Las personas que conforman el gobierno argentino, ya está
demostrado, están más cerca de la delincuencia que cualquier gobierno anterior.
La mentira es su raíz. La psicopatía es el síntoma común. Y
el odio es su ingrediente especial que lo caracteriza.
Esto sería algo pasajero si en las próximas elecciones al
ganar la oposición el cambio de mando, provocase un cambio de actitud social
general. Sería ilusorio que esto suceda. El mal provocado está inserto en algún
porcentaje de la sociedad y estos sectores son los que precisamente menos
producen, sino que siempre se dedicaron a provocar, a romper, incluso a matar
para dañar el crecimiento, como lo han hecho colocando bombas o secuestrando y
matando militares en placares. Son esos sectores que hacen politiquería, viven
de prebendas, con favores a cambio de
presencia, aplausos o aprietes al libre pensador.

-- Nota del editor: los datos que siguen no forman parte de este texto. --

`src/rtl/vga_mem_arbiter.sv`:
```
// Single-port framebuffer arbiter: scanout reads win on visible pixel-enable cycles, the writer gets the rest.
// Define VGA_ARB_BLANK_ONLY_EN to restrict writes to the blanking interval (tear-free updates).
module vga_mem_arbiter #(
  parameter int DATA_W = 8,
  parameter int ADDR_W = 19,
  parameter int H_RES  = 640,
  parameter int V_RES  = 480
) (
  input  logic              clk,
  input  logic              reset,
  input  logic              pix_en,
  input  logic [9:0]        x,
  input  logic [9:0]        y,
  input  logic              nblanc,
  input  logic              wr_req,
  input  logic [ADDR_W-1:0] wr_addr,
  input  logic [DATA_W-1:0] wr_data,
  output logic              wr_ack,
  output logic              wr_err,
  output logic [ADDR_W-1:0] mem_addr,
  output logic [DATA_W-1:0] mem_wdata,
  output logic              mem_we,
  input  logic [DATA_W-1:0] mem_rdata,
  output logic [DATA_W-1:0] pix_data,
  output logic              pix_valid
);

  typedef enum logic [1:0] {IDLE = 2'd0, READ = 2'd1, WRITE = 2'd2} st_t;

  localparam int unsigned FB_WORDS = H_RES * V_RES;

  st_t               st, st_nxt;
  logic [ADDR_W-1:0] addr_nxt;
  logic [DATA_W-1:0] wdata_nxt;
  logic              we_nxt, ack_nxt, err_set;
  logic              in_range, write_ok;
  logic              blank_p0;
  logic              vld_p1, blank_p1;

  function automatic logic [ADDR_W-1:0] scan_addr(input logic [9:0] col, input logic [9:0] row);
    logic [ADDR_W-1:0] r;
    r = ADDR_W'(row);
    if (H_RES == 640) return (r << 9) + (r << 7) + ADDR_W'(col);
    else              return r * ADDR_W'(H_RES) + ADDR_W'(col);
  endfunction

  assign in_range = (32'(wr_addr) < FB_WORDS);

`ifdef VGA_ARB_BLANK_ONLY_EN
  assign write_ok = !nblanc;
`else
  assign write_ok = 1'b1;
`endif

  always_comb begin
    st_nxt    = IDLE;
    addr_nxt  = mem_addr;
    wdata_nxt = mem_wdata;
    we_nxt    = 1'b0;
    ack_nxt   = 1'b0;
    err_set   = 1'b0;
    if (pix_en && nblanc) begin
      st_nxt   = READ;
      addr_nxt = scan_addr(x, y);
    end else if (wr_req && write_ok) begin
      // Out-of-range writes are still acked so the writer never stalls; only the strobe is suppressed.
      st_nxt    = WRITE;
      addr_nxt  = wr_addr;
      wdata_nxt = wr_data;
      we_nxt    = in_range;
      ack_nxt   = 1'b1;
      err_set   = !in_range;
    end
  end

  always_ff @(posedge clk or posedge reset) begin
    if (reset) begin
      st        <= IDLE;
      mem_addr  <= '0;
      mem_wdata <= '0;
      mem_we    <= 1'b0;
      wr_ack    <= 1'b0;
      wr_err    <= 1'b0;
      blank_p0  <= 1'b0;
      vld_p1    <= 1'b0;
      blank_p1  <= 1'b0;
      pix_data  <= '0;
      pix_valid <= 1'b0;
    end else begin
      // p0: access presented on the memory port (READ state or blank token)
      st        <= st_nxt;
      mem_addr  <= addr_nxt;
      mem_wdata <= wdata_nxt;
      mem_we    <= we_nxt;
      wr_ack    <= ack_nxt;
      wr_err    <= wr_err | err_set;
      blank_p0  <= pix_en && !nblanc;
      // p1: RAM is sampling the read address
      vld_p1    <= (st == READ) || blank_p0;
      blank_p1  <= blank_p0;
      // p2: capture RAM data (or black for blanking) toward the DAC
      pix_valid <= vld_p1;
      if (vld_p1) pix_data <= blank_p1 ? '0 : mem_rdata;
    end
  end

endmodule

```
`config.mk`:
```
export PLATFORM = sky130hd
export DESIGN_NAME = vga_mem_arbiter
export DESIGN_NICKNAME = d
export VERILOG_FILES = /design/src/rtl/vga_mem_arbiter.sv
export SDC_FILE = /design/constraint.sdc
export NUM_CORES = 1
export LEC_CHECK = 0
export ABC_CLOCK_PERIOD_IN_PS = 2600
export CAP_MARGIN = 30
export CORE_UTILIZATION = 45
export CTS_CLUSTER_SIZE = 20
export DETAILED_ROUTE_END_ITERATION = 8
export GPL_ROUTABILITY_DRIVEN = 0
export PLACE_DENSITY = 0.95
export SYNTH_ARGS = -nofsm -noshare
export SYNTH_HDL_FRONTEND = slang
export SYNTH_SLANG_ARGS = --single-unit
```
`constraint.sdc`:
```
create_clock -name clk -period 2.6 [get_ports clk]
set_clock_uncertainty 0.2 [all_clocks]
set_input_delay 0.78 -clock clk [delete_from_list [all_inputs] [get_ports clk]]
set_output_delay 0.78 -clock clk [all_outputs]
set_load 0.1 [all_outputs]
```
==> results.yml <==
status:
  outcome: "finished, violations left"
  violations: "setup timing"
clock_tree:
  cts-htree-levels: 2
  path_clk_slew_ns: 0.09
  clkSinkCount: 43
  cts_buffers: 5
  clk_latency_ns: 0.29
  cts_root_buf: "clkbuf_8"
  cts_tree: "done"
  clockBufferDepth: 2
timing:
  drv_slew: 0
  setup_ws_ns: -0.301
  setup_tns_ns: -1.26
  setup_viol: 7
  final.period_utilization_pct: 112
  finalHoldViolations: 0
  holdWs_ns: 0.193
  fmax_mhz: 345
  max_slew_margin_pct: 65.0
  period_needed_ns: 2.90
  rsz0062_at_grt: "yes"
  worstMarginPinSlew_ns: 0.526
floorplan:
  core_sq_um: 5110
  die_w_microns: 74.7
  rows: 26
  start_util_pct: 46.6
  die_area_sq_um: 5580
  die_h_microns: 74.7
  io_pins: 99
final_layout:
  syn_to_final_growth_pct: 68.3
  seqCellArea_sq_um: 1080
  final_cells: 438
  final_common_cell: "buf_4"
  final_area_sq_um: 4010
  drive_gt1_share_pct: 36.4
  layout.nets: 448
  mostFrequentLayoutCells: "74 x buf_4, 49 x clkdlybuf4s50_1, 43 x dfrtp_1"
  antenna_cells: 0
  utilization_pct: 78.4
  fillCellCount: 290
  multiInputGateArea_sq_um: 1460
detailed_routing:
  drt-total-wl_microns: 7440
  routed_via_density: 5.37
  drt_iter0_drc: 94
  drc: 0
  dr.pass1.iters: 4
  wl_per_cell_microns: 17.0
  vias: 2353
  final_antenna_net_count: 0
global_route:
  grt.total_usage_pct: 24.2
  grt_max_degree: 44
  antenna_found_initial: 0
  grt_overflow: 0
  grt_pass1_vias: 2270
  grt_pass1_wl_microns: 10100
worst_setup_path:
  startpoint_type: "input port"
  crit_fanout: 2
  crit_type: "in2reg"
  required_ns: 2.57
  endpoint_kind: "register"
  critPathArrivalTime_ns: 2.87
pwr:
  power_mw: 2.59
  ir_worst_vdd_mv: 0.295
  powerDensity_nw_per_um2: 647
  cellLeakagePower_nw: 1.83
logic_synthesis:
  ys.flop_type: "dfrtp_1"
  yosysSeqAreaShare_pct: 45.2
  ys_warn_count: 0
  syn_nets: 313
  syn_area_sq_um: 2380
  ys_types: 40
  syn_inst: 232
  synth-edff-count: 0
  avgSynthCellArea_sq_um: 10.3
  synth-seq-cells: 43
  synthArstFlopShare_pct: 100
place:
  pre_cts_slack_ns: -1.08
  dp_hpwl_microns: 4740
  io_buffers: 98
  place_area_sq_um: 3610
  place_inst: 425
flow_run:
  drv_cap: 0
min_path:
  hold_class: "reg2reg"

El resentimiento antecede las acciones de ese sector social.
Pasarán varias generaciones para que esta sociedad pueda
tener algún futuro de crecimiento.
La calabaza no se transformará en carroza por acto de magia.
El problema cultural es grave y es la base de la democracia.
Los maestros no están capacitados para hablar de democracia.
En este momento el sistema premia el adoctrinamiento, el facilismo y la
manipulación.
Los planes que deberían formar a esos maestros o profesores,
están en función de la nada misma y poco pueden generar si están vacíos de
nacimiento. Como resultado, los futuros maestros instruirán de vacío a las
próximas generaciones. Más vacío, menos crecimiento y más manipulación.
La tarea del próximo gobierno y sus siguientes será titánica;
pero será la única esperanza para seguir viviendo en esta zona del planeta.
El fracaso general de este gobierno actual es extremo. Todos
los puntos que se puedan evaluar tienen resultado negativo.
Lo único que pueden mostrar como positivo son sus cuentas
bancarias, principalmente las secretas bóvedas.
2014 un año para recordar para evitar su repetición. El
periodo 2003/2014, debe servir a las generaciones futuras como claro ejemplo de
la decadencia moral, intelectual, cultural, económica y hasta social.
Queda la esperanza de que 2015 traiga esperanzas con la
llegada de justicia para los delincuentes kirchneristas, con el arribo de un
gobierno que pretenda retomar la democracia abandonada hace once años y lleve a
la sociedad a un futuro de esperanza, trabajo y crecimiento.